Amastra montana is a species of air-breathing land snail, a terrestrial pulmonate gastropod mollusc in the family Amastridae.

==Description==
The length of the shell attains 14 mm, its diameter 9.5 mm.

(Later supplemental description by Hyatt, A. & Pilsbry, H. A.) The shell is imperforate, ovate-conic, and thin, with a spire that is straightly conic but slightly concave near the apex. It is covered, except near the aperture, with a blackish-brown cuticle adorned with copious yellowish streaks or zigzag stripes.

The initial half-whorl is smooth, while the whorls of the protoconch are coarsely ribbed, with the ribs protractively angled and terminating in a carina above the suture. On the following whorl, the ribs become finer and shorter, eventually disappearing. The neanic and subsequent whorls are finely marked with growth lines, and a peripheral carina is typically visible above the suture, extending to and occasionally upon the penultimate whorl.

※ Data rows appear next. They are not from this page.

==> src/rtl/uart_rx_fifo.sv <==
// Receive-side FWFT byte FIFO behind the UART receiver core, with sticky overrun/frame-error
// status, a level-threshold interrupt and a character-timeout interrupt.
module uart_rx_fifo #(
  parameter int unsigned DATA_WIDTH    = 8,
  parameter int unsigned DEPTH         = 16,
  parameter int unsigned TIMEOUT_TICKS = 640
) (
  input  logic                       uart_clk,
  input  logic                       rst,
  input  logic                       sample_tick,
  input  logic [DATA_WIDTH-1:0]      in_data,
  input  logic                       in_valid,
  output logic                       in_ready,
  input  logic                       in_frame_error,
  input  logic                       rx_active,
  output logic [DATA_WIDTH-1:0]      out_data,
  output logic                       out_valid,
  input  logic                       out_ready,
  output logic [$clog2(DEPTH):0]     level,
  input  logic [$clog2(DEPTH):0]     threshold,
  output logic                       threshold_irq,
  output logic                       timeout_irq,
  output logic                       overrun,
  output logic                       frame_err,
  input  logic                       status_clr,
  input  logic                       flush
);

  localparam int unsigned AW = $clog2(DEPTH);
  localparam int unsigned LW = AW + 1;
  localparam int unsigned TW = $clog2(TIMEOUT_TICKS + 1);
  localparam logic [LW-1:0] LvlFull = LW'(DEPTH);
  localparam logic [TW-1:0] ToMax   = TW'(TIMEOUT_TICKS);

  logic [DATA_WIDTH-1:0] mem_q [DEPTH];
  logic [AW-1:0]         wr_ptr_q, wr_ptr_d, rd_ptr_q, rd_ptr_d;
  logic [LW-1:0]         level_q, level_d;
  logic [TW-1:0]         to_cnt_q, to_cnt_d;
  logic                  ready_q, fe_prev_q, fe_prev_d;
  logic                  overrun_q, overrun_d, frame_err_q, frame_err_d, thr_irq_q, thr_irq_d;
  logic                  full, empty, push_req, pop_req, do_push, do_pop, ovr_set, fe_set;

  assign full      = (level_q == LvlFull);
  assign empty     = (level_q == '0);
  assign push_req  = sample_tick && in_valid;
  assign pop_req   = !empty && out_ready;
  // Flush overrides both sides; a dropped byte during flush is not an overrun.
  assign do_push   = push_req && (!full || pop_req) && !flush;
  assign do_pop    = pop_req && !flush;
  assign ovr_set   = push_req && full && !pop_req && !flush;
  assign fe_set    = sample_tick && in_frame_error && !fe_prev_q;

  always_comb begin
    wr_ptr_d    = wr_ptr_q;
    rd_ptr_d    = rd_ptr_q;
    level_d     = level_q;
    to_cnt_d    = to_cnt_q;
    fe_prev_d   = sample_tick ? in_frame_error : fe_prev_q;
    overrun_d   = ovr_set | (overrun_q & ~status_clr);
    frame_err_d = fe_set | (frame_err_q & ~status_clr);
    thr_irq_d   = (threshold != '0) && (level_q >= threshold);
    if (flush) begin
      wr_ptr_d = '0;
      rd_ptr_d = '0;
      level_d  = '0;
    end else begin
      if (do_push) wr_ptr_d = wr_ptr_q + AW'(1);
      if (do_pop)  rd_ptr_d = rd_ptr_q + AW'(1);
      if (do_push && !do_pop)      level_d = level_q + LW'(1);
      else if (do_pop && !do_push) level_d = level_q - LW'(1);
    end
    if (do_push || do_pop || flush || empty || rx_active) begin
      to_cnt_d = '0;
    end else if (sample_tick && (to_cnt_q != ToMax)) begin
      to_cnt_d = to_cnt_q + TW'(1);
    end
  end

  always_ff @(posedge uart_clk or posedge rst) begin
    if (rst) begin
      wr_ptr_q    <= '0;
      rd_ptr_q    <= '0;
      level_q     <= '0;
      to_cnt_q    <= '0;
      ready_q     <= 1'b0;
      fe_prev_q   <= 1'b0;
      overrun_q   <= 1'b0;
      frame_err_q <= 1'b0;
      thr_irq_q   <= 1'b0;
    end else begin
      wr_ptr_q    <= wr_ptr_d;
      rd_ptr_q    <= rd_ptr_d;
      level_q     <= level_d;
      to_cnt_q    <= to_cnt_d;
      ready_q     <= 1'b1;
      fe_prev_q   <= fe_prev_d;
      overrun_q   <= overrun_d;
      frame_err_q <= frame_err_d;
      thr_irq_q   <= thr_irq_d;
    end
  end

  // Storage is deliberately left unreset.
  always_ff @(posedge uart_clk) begin
    if (do_push) mem_q[wr_ptr_q] <= in_data;
  end

  assign in_ready      = ready_q;
  assign out_valid     = !empty;
  assign out_data      = empty ? '0 : mem_q[rd_ptr_q];
  assign level         = level_q;
  assign threshold_irq = thr_irq_q;
  assign timeout_irq   = (to_cnt_q == ToMax);
  assign overrun       = overrun_q;
  assign frame_err     = frame_err_q;

endmodule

The whorls of the spire are nearly flat, and the body whorl is large and inflated. The aperture is whitish inside, with a thin, acute outer lip. The columellar fold is median, oblique, and relatively thin.

The holotype is streaked with yellow but lacks zigzag markings. Other shells within the type series exhibit longitudinal zigzag stripes, which occasionally interconnect to form a network-like pattern.

The animal, when extended in motion, is as long as the shell. The mantle is dark brown with a lighter brown border. The foot and tentacles are nearly black, while the head is coarsely granulated on the dorsal side.

==Distribution==
This species is endemic to Hawaii, occurring on Maui Island.